Stored data entries
☆ ☆ ☆ ☆
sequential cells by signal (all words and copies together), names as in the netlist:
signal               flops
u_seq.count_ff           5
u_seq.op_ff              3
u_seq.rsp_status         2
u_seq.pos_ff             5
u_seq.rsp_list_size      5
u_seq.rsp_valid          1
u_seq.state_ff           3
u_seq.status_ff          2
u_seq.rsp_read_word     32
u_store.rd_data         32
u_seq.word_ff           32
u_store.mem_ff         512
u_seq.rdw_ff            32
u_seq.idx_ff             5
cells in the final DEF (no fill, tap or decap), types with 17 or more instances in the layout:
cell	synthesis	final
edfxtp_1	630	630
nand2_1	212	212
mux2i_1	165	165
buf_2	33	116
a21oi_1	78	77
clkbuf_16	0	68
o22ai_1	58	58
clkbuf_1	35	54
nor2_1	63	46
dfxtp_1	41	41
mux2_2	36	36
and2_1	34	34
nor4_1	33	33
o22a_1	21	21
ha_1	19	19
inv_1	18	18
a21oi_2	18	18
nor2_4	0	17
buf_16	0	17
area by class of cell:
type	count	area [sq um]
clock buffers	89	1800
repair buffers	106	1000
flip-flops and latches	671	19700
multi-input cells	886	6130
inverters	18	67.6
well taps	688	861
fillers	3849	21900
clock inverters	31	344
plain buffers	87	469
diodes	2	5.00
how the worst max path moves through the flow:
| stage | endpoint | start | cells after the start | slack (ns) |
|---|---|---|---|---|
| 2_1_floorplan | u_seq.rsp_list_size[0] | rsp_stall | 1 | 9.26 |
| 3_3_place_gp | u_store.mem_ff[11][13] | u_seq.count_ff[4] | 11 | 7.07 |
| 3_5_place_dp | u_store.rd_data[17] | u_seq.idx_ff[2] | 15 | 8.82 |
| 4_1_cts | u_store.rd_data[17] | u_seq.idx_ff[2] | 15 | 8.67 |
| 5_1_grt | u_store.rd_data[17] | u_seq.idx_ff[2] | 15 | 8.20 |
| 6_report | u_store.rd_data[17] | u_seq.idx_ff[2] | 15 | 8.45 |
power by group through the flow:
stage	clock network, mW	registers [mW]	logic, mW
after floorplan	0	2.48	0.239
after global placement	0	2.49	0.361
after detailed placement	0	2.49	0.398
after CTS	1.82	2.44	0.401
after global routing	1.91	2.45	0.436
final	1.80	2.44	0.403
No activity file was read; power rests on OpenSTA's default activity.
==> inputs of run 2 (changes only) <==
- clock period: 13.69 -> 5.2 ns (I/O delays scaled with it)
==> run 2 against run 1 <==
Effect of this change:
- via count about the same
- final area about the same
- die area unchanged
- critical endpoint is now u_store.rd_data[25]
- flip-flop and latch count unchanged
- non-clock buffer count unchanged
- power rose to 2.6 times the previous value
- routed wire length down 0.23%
☆ ☆ ☆ ☆
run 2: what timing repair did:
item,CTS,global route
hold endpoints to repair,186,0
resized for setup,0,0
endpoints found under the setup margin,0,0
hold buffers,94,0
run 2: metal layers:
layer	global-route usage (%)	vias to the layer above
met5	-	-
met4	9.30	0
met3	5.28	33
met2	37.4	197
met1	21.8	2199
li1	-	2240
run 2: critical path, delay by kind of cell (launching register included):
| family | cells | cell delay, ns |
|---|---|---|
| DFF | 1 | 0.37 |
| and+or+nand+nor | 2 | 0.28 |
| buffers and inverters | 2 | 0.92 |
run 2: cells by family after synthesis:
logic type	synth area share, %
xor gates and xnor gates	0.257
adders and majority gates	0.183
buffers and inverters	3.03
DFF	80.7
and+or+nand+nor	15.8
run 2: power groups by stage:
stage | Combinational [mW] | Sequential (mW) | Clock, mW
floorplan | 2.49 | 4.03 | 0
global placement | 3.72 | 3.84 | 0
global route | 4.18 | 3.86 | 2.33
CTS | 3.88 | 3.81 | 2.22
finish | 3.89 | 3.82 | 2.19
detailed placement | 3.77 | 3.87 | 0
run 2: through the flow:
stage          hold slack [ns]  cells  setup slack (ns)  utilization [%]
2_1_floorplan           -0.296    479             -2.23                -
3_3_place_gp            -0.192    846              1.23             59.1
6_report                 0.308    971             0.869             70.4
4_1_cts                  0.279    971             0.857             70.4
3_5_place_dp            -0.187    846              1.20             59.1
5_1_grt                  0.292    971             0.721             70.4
☆ ☆ ☆ ☆
AIM OF THE EXERCISE: Write out each line above with the word "after".

WORKED SOLUTION:
| stage | endpoint | start | cells after the start | slack (ns) |
after floorplan	0	2.48	0.239
after global placement	0	2.49	0.361
after detailed placement	0	2.49	0.398
after CTS	1.82	2.44	0.401
after global routing	1.91	2.45	0.436
run 2: cells by family after synthesis:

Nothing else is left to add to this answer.